* _WHAT THIS TASK INVOLVES_: Search term "typedef": please show all lines in the listing that contain it.

* _INFORMATION PROVIDED_:
[Start of section]
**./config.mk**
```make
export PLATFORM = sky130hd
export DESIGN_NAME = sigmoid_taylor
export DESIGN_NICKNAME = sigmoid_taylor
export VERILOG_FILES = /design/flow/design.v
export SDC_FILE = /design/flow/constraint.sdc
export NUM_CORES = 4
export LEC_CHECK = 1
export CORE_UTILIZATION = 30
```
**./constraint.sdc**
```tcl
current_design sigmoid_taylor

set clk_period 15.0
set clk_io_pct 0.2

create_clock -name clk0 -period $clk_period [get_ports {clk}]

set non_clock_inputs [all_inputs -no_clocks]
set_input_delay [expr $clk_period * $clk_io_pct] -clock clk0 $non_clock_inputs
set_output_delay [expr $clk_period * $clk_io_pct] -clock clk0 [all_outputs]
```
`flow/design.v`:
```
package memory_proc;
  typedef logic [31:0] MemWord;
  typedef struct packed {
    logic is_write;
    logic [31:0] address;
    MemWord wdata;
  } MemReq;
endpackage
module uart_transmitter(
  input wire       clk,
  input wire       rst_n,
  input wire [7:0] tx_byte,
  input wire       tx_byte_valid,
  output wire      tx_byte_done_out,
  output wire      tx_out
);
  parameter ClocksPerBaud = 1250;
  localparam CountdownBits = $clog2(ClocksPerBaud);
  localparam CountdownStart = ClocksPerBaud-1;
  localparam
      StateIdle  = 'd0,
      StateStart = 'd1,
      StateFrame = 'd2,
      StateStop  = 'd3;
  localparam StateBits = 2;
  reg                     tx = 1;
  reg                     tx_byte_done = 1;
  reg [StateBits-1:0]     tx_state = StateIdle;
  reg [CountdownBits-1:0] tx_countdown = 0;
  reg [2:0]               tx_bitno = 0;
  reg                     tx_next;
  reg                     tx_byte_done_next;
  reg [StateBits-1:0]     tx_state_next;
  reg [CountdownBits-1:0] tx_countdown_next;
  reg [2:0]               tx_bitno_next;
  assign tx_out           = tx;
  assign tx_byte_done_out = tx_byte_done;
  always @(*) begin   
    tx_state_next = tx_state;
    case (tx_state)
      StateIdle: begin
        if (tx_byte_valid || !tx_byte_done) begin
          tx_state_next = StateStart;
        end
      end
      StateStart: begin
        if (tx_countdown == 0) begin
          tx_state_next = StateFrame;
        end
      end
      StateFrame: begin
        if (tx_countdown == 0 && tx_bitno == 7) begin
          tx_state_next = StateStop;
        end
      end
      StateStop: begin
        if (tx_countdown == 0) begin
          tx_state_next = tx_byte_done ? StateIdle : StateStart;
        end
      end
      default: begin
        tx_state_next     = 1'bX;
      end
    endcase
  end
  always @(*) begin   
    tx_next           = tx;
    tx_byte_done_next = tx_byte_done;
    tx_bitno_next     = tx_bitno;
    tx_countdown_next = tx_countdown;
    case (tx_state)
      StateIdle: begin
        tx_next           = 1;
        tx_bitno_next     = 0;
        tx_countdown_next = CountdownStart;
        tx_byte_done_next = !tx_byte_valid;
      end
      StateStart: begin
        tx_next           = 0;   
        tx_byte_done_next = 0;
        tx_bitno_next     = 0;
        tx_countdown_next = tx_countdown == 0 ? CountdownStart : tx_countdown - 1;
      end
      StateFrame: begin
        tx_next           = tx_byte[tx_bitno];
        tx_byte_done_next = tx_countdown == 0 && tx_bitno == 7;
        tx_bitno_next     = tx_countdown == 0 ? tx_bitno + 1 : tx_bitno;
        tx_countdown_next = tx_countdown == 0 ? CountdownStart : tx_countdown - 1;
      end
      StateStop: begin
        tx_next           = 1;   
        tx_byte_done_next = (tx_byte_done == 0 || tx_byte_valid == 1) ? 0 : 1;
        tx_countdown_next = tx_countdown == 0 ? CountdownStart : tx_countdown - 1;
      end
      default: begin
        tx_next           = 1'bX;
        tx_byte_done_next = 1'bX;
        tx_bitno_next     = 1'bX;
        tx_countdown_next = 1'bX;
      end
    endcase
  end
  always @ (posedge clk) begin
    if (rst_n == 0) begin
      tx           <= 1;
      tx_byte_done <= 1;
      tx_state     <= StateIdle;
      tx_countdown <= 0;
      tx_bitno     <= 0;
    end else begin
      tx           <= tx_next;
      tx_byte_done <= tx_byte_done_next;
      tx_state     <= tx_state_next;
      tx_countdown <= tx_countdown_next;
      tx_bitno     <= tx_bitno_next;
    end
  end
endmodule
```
[End of section]
* _ANSWER SECTION_:
  typedef logic [31:0] MemWord;
  typedef struct packed {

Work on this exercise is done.